GBurch1@aol.com wrote:
> In a message dated 4/26/00 9:34:07 AM Central Daylight Time,
> charlie@antipope.org writes:
>> There seems to be a cultural assumption
>> ingrained in a lot of Americans that in any
>> conflict, there must be a bunch of goodies and a
>> bunch of baddies, and all that is necessary is
>> to identify the good guys and side with them.
>> This is one struggle where the bad guys are
>> distributed evenly on all sides -- if you want
>> to root for someone, root for the peace process
>> and the politicians sitting around the
>> negotiating table and _talking_ to each other
>> about how to get _all_ the guns and bombs off
>> the street.
> Poking my nose in quickly . . . but I think
> Charlie's dead right. I've spent a lot of time
> in the UK (but none in Ireland) and am a pretty
> energetic proponent of the "anglosphere" concept
> as proposed by Jim Bennett of Foresight in his
> upcoming book "The Network Commonwealth". I see
> Ireland and England as both part of a common
> cultural sphere with more in common with each
> other than they have with most other cultures.
[....]
Hi Greg. I think you're absolutely right about the cultural
similarities between England and Ireland (and also between the
UK as a whole, and Ireland).
But the relevance of this to any contemporary political,
economic, or cultural questions is difficult to assess. This is
because the similarity was brought about by an extermination of
most of Irish culture. Republicans want to bring much of that
culture back. Singing the praises of its absence might not be a
sound political strategy (not that that was your intention).

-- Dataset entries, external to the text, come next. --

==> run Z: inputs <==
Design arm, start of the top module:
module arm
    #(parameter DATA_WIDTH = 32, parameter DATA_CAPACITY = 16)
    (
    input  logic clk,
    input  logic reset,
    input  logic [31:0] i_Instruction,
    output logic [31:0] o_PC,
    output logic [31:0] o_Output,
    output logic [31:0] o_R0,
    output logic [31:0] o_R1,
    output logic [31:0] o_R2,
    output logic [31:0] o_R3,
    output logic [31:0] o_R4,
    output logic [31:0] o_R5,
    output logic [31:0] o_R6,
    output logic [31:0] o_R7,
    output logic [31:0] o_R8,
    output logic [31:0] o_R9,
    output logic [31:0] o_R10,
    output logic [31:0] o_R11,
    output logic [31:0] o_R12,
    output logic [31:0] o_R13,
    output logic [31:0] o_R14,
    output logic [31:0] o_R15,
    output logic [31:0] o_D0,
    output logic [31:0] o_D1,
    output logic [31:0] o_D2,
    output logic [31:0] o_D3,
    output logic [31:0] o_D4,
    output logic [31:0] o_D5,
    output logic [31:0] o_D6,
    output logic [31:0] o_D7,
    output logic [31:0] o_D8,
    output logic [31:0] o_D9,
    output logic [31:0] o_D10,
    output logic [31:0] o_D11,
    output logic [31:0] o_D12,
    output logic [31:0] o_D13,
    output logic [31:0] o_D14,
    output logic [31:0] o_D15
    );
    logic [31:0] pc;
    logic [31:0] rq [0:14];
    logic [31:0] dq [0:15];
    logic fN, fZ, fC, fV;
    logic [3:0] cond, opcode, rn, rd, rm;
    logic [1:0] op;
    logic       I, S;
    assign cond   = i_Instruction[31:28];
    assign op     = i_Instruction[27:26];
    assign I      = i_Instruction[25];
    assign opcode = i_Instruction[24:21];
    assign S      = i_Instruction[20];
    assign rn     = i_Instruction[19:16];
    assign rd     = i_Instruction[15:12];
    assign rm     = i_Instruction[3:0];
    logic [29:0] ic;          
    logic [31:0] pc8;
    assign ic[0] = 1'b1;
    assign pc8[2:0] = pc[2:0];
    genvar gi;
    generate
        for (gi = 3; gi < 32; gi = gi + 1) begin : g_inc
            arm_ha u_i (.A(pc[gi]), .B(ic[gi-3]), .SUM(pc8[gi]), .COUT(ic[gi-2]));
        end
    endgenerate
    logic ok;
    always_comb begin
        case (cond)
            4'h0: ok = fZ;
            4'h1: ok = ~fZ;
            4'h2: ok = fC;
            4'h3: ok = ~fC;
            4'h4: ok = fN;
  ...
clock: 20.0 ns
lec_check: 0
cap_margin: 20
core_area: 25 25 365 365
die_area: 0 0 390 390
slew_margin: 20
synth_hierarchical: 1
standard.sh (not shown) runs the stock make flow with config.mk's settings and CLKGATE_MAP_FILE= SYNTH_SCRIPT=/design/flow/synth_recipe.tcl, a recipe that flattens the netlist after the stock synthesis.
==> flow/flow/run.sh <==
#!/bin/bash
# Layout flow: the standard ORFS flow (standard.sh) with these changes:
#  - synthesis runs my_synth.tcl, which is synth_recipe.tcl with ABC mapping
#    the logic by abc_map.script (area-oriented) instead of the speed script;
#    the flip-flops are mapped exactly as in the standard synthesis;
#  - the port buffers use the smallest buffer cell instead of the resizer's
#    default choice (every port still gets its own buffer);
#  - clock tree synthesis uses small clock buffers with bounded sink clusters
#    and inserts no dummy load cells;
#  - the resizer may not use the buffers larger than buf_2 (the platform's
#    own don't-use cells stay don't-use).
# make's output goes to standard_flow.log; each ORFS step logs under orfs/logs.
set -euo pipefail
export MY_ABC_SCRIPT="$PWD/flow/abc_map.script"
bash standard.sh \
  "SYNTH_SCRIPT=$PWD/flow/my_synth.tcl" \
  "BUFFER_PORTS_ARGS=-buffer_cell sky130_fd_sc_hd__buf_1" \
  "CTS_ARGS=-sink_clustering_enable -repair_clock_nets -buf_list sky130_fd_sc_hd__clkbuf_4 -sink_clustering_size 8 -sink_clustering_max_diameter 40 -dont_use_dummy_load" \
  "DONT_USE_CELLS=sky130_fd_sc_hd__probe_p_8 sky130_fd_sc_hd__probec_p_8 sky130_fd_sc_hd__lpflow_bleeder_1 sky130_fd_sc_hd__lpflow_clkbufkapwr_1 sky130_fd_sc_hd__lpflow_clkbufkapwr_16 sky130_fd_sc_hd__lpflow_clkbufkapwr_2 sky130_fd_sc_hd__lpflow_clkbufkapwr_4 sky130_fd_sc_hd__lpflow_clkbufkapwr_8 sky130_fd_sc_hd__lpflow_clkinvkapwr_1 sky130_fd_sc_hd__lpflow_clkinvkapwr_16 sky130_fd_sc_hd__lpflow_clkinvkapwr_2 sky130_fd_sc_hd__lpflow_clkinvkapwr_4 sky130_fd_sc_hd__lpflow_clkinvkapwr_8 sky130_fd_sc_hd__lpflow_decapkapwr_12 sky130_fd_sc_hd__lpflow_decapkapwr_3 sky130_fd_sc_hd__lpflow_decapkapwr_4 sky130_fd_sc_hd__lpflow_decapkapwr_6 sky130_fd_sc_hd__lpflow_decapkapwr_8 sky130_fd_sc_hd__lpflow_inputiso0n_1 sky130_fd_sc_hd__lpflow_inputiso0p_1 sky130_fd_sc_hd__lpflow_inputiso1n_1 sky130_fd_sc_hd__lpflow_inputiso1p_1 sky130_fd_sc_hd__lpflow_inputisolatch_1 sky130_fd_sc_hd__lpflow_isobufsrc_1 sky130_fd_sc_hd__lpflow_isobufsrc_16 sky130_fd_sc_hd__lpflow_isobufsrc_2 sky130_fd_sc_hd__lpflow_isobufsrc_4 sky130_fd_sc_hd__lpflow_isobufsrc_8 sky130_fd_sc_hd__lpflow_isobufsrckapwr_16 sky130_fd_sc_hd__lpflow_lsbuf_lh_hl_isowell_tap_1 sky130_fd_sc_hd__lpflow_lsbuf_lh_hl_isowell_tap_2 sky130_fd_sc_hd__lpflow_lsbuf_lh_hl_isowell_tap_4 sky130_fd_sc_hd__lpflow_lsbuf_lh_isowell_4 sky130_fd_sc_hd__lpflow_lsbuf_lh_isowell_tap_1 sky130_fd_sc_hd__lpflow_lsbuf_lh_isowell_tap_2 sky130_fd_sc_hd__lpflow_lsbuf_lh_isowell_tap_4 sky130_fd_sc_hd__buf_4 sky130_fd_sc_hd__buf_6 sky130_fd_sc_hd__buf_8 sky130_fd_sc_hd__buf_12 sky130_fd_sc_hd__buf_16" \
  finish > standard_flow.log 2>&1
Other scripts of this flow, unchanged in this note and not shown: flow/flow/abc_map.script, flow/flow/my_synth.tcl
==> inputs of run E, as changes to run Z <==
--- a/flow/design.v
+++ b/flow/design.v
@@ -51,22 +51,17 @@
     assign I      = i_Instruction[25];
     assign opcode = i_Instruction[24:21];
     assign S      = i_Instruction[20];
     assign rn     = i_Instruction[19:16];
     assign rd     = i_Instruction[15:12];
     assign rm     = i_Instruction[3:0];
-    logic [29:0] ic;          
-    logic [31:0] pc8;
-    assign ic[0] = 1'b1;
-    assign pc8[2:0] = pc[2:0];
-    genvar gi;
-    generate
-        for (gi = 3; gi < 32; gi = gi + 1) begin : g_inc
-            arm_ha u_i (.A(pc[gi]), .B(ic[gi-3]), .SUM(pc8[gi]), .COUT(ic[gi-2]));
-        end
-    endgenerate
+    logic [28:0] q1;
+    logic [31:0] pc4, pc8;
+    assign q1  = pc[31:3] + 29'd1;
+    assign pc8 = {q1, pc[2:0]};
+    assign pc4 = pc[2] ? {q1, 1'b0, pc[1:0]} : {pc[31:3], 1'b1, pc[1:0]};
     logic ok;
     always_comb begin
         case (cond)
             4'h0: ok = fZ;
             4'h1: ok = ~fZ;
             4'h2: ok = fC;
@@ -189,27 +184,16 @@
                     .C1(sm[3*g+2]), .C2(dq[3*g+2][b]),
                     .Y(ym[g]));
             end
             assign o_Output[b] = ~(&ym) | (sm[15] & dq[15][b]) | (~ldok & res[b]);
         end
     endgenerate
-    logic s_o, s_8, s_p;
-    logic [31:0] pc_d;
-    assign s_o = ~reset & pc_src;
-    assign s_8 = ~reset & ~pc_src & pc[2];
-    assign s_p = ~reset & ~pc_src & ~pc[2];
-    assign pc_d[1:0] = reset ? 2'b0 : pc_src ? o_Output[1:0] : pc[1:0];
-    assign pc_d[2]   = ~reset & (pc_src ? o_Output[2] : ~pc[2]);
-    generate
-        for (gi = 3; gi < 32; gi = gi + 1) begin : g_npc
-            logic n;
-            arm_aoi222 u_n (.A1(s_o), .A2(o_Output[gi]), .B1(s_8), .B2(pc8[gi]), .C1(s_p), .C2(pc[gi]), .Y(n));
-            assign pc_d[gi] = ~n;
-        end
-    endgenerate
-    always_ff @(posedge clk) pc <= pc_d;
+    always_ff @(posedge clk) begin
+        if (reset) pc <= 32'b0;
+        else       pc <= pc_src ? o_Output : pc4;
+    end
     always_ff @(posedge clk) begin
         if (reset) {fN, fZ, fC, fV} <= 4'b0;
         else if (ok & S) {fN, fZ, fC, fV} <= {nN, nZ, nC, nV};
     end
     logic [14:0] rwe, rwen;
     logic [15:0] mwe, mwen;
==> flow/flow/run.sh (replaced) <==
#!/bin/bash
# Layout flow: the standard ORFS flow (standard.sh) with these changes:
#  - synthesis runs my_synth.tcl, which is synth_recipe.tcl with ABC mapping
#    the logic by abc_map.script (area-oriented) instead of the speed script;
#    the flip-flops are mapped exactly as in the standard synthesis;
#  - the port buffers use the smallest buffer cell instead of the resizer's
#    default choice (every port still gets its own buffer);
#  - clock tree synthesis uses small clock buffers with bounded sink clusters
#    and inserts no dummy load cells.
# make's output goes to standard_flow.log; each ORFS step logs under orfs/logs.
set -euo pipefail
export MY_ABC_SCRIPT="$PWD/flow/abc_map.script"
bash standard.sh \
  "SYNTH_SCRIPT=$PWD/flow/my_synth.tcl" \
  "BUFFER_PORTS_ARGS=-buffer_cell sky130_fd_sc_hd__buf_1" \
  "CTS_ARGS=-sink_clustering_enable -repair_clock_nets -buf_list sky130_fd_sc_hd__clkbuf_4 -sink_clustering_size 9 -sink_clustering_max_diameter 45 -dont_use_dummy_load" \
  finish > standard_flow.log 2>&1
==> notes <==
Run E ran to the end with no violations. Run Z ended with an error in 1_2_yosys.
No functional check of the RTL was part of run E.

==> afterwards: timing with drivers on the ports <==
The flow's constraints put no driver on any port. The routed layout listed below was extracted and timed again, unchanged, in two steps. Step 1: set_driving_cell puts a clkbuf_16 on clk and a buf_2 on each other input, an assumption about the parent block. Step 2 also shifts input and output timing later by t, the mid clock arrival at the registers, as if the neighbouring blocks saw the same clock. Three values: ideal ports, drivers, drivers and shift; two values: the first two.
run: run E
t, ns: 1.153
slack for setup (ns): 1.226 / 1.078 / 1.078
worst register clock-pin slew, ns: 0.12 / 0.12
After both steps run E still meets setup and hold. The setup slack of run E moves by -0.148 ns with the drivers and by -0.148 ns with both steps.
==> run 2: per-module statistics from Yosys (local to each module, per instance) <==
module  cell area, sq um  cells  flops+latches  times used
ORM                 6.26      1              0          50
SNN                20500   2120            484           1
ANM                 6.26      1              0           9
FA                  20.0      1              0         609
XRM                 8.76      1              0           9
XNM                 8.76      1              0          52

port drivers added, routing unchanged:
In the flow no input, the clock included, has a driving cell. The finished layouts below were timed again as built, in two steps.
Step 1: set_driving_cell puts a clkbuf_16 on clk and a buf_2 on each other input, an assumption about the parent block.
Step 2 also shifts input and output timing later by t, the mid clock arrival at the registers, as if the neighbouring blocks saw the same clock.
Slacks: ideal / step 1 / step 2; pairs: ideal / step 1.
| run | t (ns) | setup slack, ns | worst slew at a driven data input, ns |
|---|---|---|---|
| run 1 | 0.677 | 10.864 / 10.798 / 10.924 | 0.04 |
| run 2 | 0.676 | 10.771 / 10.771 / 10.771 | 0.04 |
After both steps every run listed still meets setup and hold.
Background: an optimization exercise with open tools, aiming at small area, a short achievable clock period and few clock cycles per item. Do not read the settings as production practice. At most, simulation tests tie the RTL to the original design; equivalence was not proved. Function not checked in run 2: the RTL went through the layout flow alone.

==> flow/design.v, too long to show whole: its modules and the start of the top module <==
// module Milestone1_convert: 556 lines
module Milestone1_convert (
	input  logic          Clock,
    input  logic           Resetn,  
	input logic           Enable,
	input logic   [15:0]  SRAM_read_data,
	input logic           redo,
	output logic          SRAM_we_n,
	output logic  [17:0]  SRAM_address,
	output logic  [15:0]  SRAM_write_data,
	output logic          Finish
);
  // ...
==> flow/run.sh <==
#!/bin/bash
# synth_recipe.tcl (not shown) runs the flow's synth.tcl, then flattens the netlist and writes it again
# the make line also repeats each setting of config.mk as NAME=value (left out here)
make -C /OpenROAD-flow-scripts/flow DESIGN_CONFIG=/design/flow/config.mk WORK_HOME=/design/flow/orfs CLKGATE_MAP_FILE= SYNTH_SCRIPT=/design/flow/synth_recipe.tcl finish
==> flow/config.mk <==
export PLATFORM = sky130hd
export DESIGN_NAME = Milestone1_convert
export DESIGN_NICKNAME = Milestone1_convert
export VERILOG_FILES = /design/flow/design.v
export SDC_FILE = /design/flow/constraint.sdc
export NUM_CORES = 4
export LEC_CHECK = 0
export CAP_MARGIN = 20
export CORE_MARGIN = 2
export CORE_UTILIZATION = 40
export SLEW_MARGIN = 20
==> flow/constraint.sdc <==
create_clock -name core_clock -period 14.0 [get_ports {Clock}]
set_input_delay 2.8000 -clock core_clock [delete_from_list [all_inputs] [get_ports {Clock}]]
set_output_delay 2.8000 -clock core_clock [all_outputs]
set_load 0.01 [all_outputs]
==> results_dict.tcl, run 1 <==
set metrics [dict create \
    drive_gt1_share_pct 5.655 \
    grt_pass1_wl_um 398200 \
    post-place-ws_ps 574.8 \
    crit_buf_inv 7 \
    io-pin-count 56 \
    place_inst 10890 \
    post_cts_resized 0 \
    crit_end "SRAM_write_data[3]$_DFFE_PN0P_" \
    synth_compound_area_share_pct 12.25 \
    cp_slowest_cell "o21ai_0" \
    largest_cell_class "multi-input combinational cells" \
    outcome "timing/DRC/antenna clean" \
    multi_input_area_share_pct 64.58 \
    synthSimpleGateAreaFrac_pct 12.04 \
    synth_top_family_by_area "adder cells" \
    dieArea_um2 195500 \
    register_area_um2 15880 \
    synthCells 8351 \
    r2r_slack_ps 560 \
    inverters 1600 \
    initialDrtViolationCount 5706 \
]
Testbench counts, summed over its fixed seeds: cycles 1,710,736, frames 8.
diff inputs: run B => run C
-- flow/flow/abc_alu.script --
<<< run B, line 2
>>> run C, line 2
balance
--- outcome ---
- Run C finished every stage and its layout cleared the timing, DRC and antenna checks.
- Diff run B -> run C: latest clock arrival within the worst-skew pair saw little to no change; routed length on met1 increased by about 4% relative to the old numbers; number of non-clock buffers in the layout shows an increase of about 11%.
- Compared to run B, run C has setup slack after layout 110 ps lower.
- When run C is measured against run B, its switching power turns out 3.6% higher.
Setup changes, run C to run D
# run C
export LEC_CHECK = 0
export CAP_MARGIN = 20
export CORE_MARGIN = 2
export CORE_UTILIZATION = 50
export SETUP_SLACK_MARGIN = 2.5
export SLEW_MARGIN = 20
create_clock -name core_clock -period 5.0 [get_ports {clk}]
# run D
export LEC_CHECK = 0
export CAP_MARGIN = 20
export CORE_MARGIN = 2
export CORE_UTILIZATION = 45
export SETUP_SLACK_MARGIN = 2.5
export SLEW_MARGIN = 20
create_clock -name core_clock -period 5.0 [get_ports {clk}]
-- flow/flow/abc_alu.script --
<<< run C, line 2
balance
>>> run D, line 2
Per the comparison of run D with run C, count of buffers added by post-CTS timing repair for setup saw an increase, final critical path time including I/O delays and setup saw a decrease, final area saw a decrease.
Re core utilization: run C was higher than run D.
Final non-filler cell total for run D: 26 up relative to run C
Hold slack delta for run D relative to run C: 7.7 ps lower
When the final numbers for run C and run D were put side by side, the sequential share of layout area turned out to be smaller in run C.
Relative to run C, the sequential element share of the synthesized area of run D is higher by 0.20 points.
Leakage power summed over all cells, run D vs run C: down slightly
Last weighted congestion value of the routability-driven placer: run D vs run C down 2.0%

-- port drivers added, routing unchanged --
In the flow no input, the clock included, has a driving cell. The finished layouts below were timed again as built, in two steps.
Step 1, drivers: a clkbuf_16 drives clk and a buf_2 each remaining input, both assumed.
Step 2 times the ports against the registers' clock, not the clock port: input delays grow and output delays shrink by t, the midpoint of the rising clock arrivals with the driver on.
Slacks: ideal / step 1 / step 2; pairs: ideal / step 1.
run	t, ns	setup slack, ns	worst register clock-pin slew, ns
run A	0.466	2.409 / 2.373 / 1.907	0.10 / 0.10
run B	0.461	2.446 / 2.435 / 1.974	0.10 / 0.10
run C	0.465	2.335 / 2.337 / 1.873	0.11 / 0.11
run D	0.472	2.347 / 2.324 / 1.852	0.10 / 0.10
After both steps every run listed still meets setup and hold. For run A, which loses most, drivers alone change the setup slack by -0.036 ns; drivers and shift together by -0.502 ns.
This is an optimization exercise on Yosys and OpenROAD, whose aim is small area, not a production implementation.
The RTL was checked by simulation tests, not by an equivalence proof against the original design.
No driver is modelled on the clock port, so clocking that relies on it looks cheaper here than on a real chip.

==> zinc <==
// vga_kbd_top
module vga_kbd_top(reset,clk,ps2clk,ps2data,hsync,vsync, Red, Green, Blue);
input reset,clk;
input ps2clk,ps2data;
output hsync,vsync;
output [2:0] Red,Green,Blue;
genvar gi;
reg [1:0] div;
wire ce = div[1] & div[0];
always @(posedge clk or posedge reset)
  if (reset) div <= 2'd0;
  else div <= {div[1] ^ div[0], ~div[0]};
reg [9:0] pc;
reg [8:0] lc;
wire pwrap = pc[9] & pc[8] & pc[5];           
wire lwrap = lc[8] & lc[7] & lc[6] & lc[0];   
wire [9:0] pt;
wire [8:0] lt;
assign pt[0] = 1'b1;
assign lt[0] = 1'b1;
generate
  for (gi = 1; gi < 10; gi = gi + 1) begin : g_pt
    assign pt[gi] = pt[gi-1] & pc[gi-1];
  end
  for (gi = 1; gi < 9; gi = gi + 1) begin : g_lt
    assign lt[gi] = lt[gi-1] & lc[gi-1];
  end
endgenerate
always @(posedge clk or posedge reset)
  if (reset) begin
    pc <= 10'd0;
    lc <= 9'd0;
  end else if (ce) begin
    pc <= pwrap ? 10'd0 : pc ^ pt;
    if (pwrap) lc <= lwrap ? 9'd0 : lc ^ lt;
  end
assign hsync = ~(pc >= 10'd16 && pc <= 10'd111);
assign vsync = (lc == 9'd12 || lc == 9'd13);
wire rise = (lc == 9'd12 && pc == 10'd4);     
reg [3:0] ks;
wire fall = ks[3];
always @(posedge clk or posedge reset)
  if (reset) ks <= 4'd0;
  ...
export LEC_CHECK = 0
export CAP_MARGIN = 20
export CORE_MARGIN = 2
export CORE_UTILIZATION = 40
export PLACE_DENSITY = 0.6
export SLEW_MARGIN = 20
create_clock -name core_clock -period 10.0 [get_ports {clk}]
standard.sh (not shown) runs the stock make flow with config.mk's settings and CLKGATE_MAP_FILE= SYNTH_SCRIPT=/design/flow/synth_recipe.tcl, a recipe that flattens the netlist after the stock synthesis.
==> flow/flow/run.sh <==
#!/bin/bash
# Own layout flow: the standard flow (standard.sh) with these changes:
#  - synthesis maps logic with an area-oriented ABC script (flow/area.abc:
#    deepsyn for up to 150 s, then amap), once per seed in flow/own.cfg, keeping
#    the smallest result, and leaves adders to ABC instead of fixed half/full-adder cells; the
#    registers are mapped before ABC and are the standard synthesis's;
#  - ports are buffered with the smallest buffer;
#  - the clock tree uses one buffer type (flow/own.cfg), without dummy loads;
#    then flow/post_cts.tcl downsizes the root buffer and the leaf buffers
#    whose flip-flops keep a small clock slew.
# The make output goes to own_flow.log; each ORFS step logs to orfs/logs/.
set -euo pipefail
W=$(pwd)
source flow/own.cfg
export OWN_ABC_SCRIPT=$W/flow/area.abc
export OWN_ABC_SEEDS
export OWN_WORK=$W
export OWN_CTS_ROOT_CELL OWN_CTS_LEAF_SMALL_CELL OWN_CTS_SLEW_PS
EXTRA="SYNTH_SCRIPT=$W/flow/synth.tcl ADDER_MAP_FILE= 'BUFFER_PORTS_ARGS=-buffer_cell sky130_fd_sc_hd__buf_1' 'CTS_ARGS=-sink_clustering_enable -repair_clock_nets -buf_list $OWN_CTS_BUF -dont_use_dummy_load' POST_CTS_TCL=$W/flow/post_cts.tcl"
# standard.sh's make command, with the settings above added
sed -e "s|SYNTH_SCRIPT=[^ ]*|$EXTRA|" standard.sh > own_standard.sh
grep -q "$W/flow/synth.tcl" own_standard.sh
bash own_standard.sh finish > own_flow.log 2>&1
test -s out/final.def
==> flow/flow/own.cfg <==
# clock tree buffer
OWN_CTS_BUF=sky130_fd_sc_hd__clkbuf_8
# after CTS (flow/post_cts.tcl): root buffer cell, smaller leaf cell to try,
# and the estimated clock-pin slew (ps) a smaller leaf must stay under
OWN_CTS_ROOT_CELL=sky130_fd_sc_hd__clkbuf_2
OWN_CTS_LEAF_SMALL_CELL=sky130_fd_sc_hd__clkbuf_4
OWN_CTS_SLEW_PS=110
# random seeds for the ABC runs (the smallest result is kept)
OWN_ABC_SEEDS="0 1 2 3 4"
==> flow/flow/post_cts.tcl <==
set block [ord::get_db_block]
set db [ord::get_db]
set clk_net [[$block findBTerm clk] getNet]
set roots {}
foreach it [$clk_net getITerms] { lappend roots [$it getInst] }
proc own_out_net {inst} {
  foreach o [$inst getITerms] { if {[$o isOutputSignal]} { return [$o getNet] } }
  return {}
}
proc own_max_slew_ps {net} {
  set mx 0
  foreach it [$net getITerms] {
    if {![$it isInputSignal]} { continue }
    set name "[[$it getInst] getName]/[[$it getMTerm] getName]"
    set p [get_pins $name]
    foreach edge {rise fall} {
      foreach an {min max} {
        set s [get_property $p slew_${an}_$edge]
        set mx [expr {max($mx, [sta::time_ui_sta $s] * 1e12)}]
      }
    }
  }
  return $mx
}
if {[llength $roots] == 1} {
  set root [lindex $roots 0]
  set rmaster [$root getMaster]
  set rnet [own_out_net $root]
  $root swapMaster [$db findMaster $::env(OWN_CTS_ROOT_CELL)]
  estimate_parasitics -placement
  set worst 0
  foreach it [$rnet getITerms] {
    set inst [$it getInst]
    if {$inst eq $root} { continue }
    set worst [expr {max($worst, [own_max_slew_ps [own_out_net $inst]])}]
  }
  if {$worst > $::env(OWN_CTS_SLEW_PS)} {
    $root swapMaster $rmaster
    estimate_parasitics -placement
  }
  puts "post_cts: root [$root getName] is [[$root getMaster] getName] (worst slew [format %.1f $worst] ps)"
  foreach it [$rnet getITerms] {
    set inst [$it getInst]
    if {$inst eq $root} { continue }
    set old [$inst getMaster]
    $inst swapMaster [$db findMaster $::env(OWN_CTS_LEAF_SMALL_CELL)]
    estimate_parasitics -placement
    set s [own_max_slew_ps [own_out_net $inst]]
    if {$s > $::env(OWN_CTS_SLEW_PS)} {
      $inst swapMaster $old
      estimate_parasitics -placement
    }
    puts "post_cts: leaf [$inst getName] is [[$inst getMaster] getName] (slew as small cell [format %.1f $s] ps)"
  }
}
Other scripts of this flow, unchanged in this note and not shown: flow/flow/area.abc, flow/flow/synth.tcl
==> quartz: changes against zinc <==
==> flow/flow/run.sh (replaced) <==
#!/bin/bash
# Own layout flow: the standard flow (standard.sh) with these changes:
#  - synthesis maps logic with an area-oriented ABC script (flow/area.abc:
#    deepsyn for 150 s, then amap), once per seed in flow/own.cfg, keeping
#    the smallest result, and leaves adders to ABC instead of fixed half/full-adder cells; the
#    registers are mapped before ABC and are the standard synthesis's;
#  - ports are buffered with the smallest buffer;
#  - the clock tree uses one buffer type (flow/own.cfg), without dummy loads.
# The make output goes to own_flow.log; each ORFS step logs to orfs/logs/.
set -euo pipefail
W=$(pwd)
source flow/own.cfg
export OWN_ABC_SCRIPT=$W/flow/area.abc
export OWN_ABC_SEEDS
export OWN_WORK=$W
EXTRA="SYNTH_SCRIPT=$W/flow/synth.tcl ADDER_MAP_FILE= 'BUFFER_PORTS_ARGS=-buffer_cell sky130_fd_sc_hd__buf_1' 'CTS_ARGS=-sink_clustering_enable -repair_clock_nets -buf_list $OWN_CTS_BUF -dont_use_dummy_load'"
# standard.sh's make command, with the settings above added
sed -e "s|SYNTH_SCRIPT=[^ ]*|$EXTRA|" standard.sh > own_standard.sh
grep -q "$W/flow/synth.tcl" own_standard.sh
bash own_standard.sh finish > own_flow.log 2>&1
test -s out/final.def
==> flow/flow/own.cfg (replaced) <==
# clock tree buffer
OWN_CTS_BUF=sky130_fd_sc_hd__clkbuf_8
# random seeds for the ABC runs (the smallest result is kept)
OWN_ABC_SEEDS="0 1 2"
removed: flow/flow/post_cts.tcl
==> results.sh <==
export IMPL_status="timing/DRC/antenna clean"
export IMPL_num_antenna_cells=0
export IMPL_power_density_nw_per_um2=115
export IMPL_fin_area_um2=4860
export IMPL_antenna_found_initial=0
export IMPL_swShare=0.205
export IMPL_totalPowerFinal_uw=561
export IMPL_p_seq_uw=364
[end of results for quartz]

Still, as things stand now, there's no question that Ireland and
the UK have much to gain by working together on as many fronts
as possible. Let's hope they do so.
<> A few random points re the Northern Ireland thread.
Someone wrote:
> A lot of people seem to be under the
> misapprehension that the IRA are freedom
> fighters struggling against the evil oppression
> of the British (English) Empire. They are not.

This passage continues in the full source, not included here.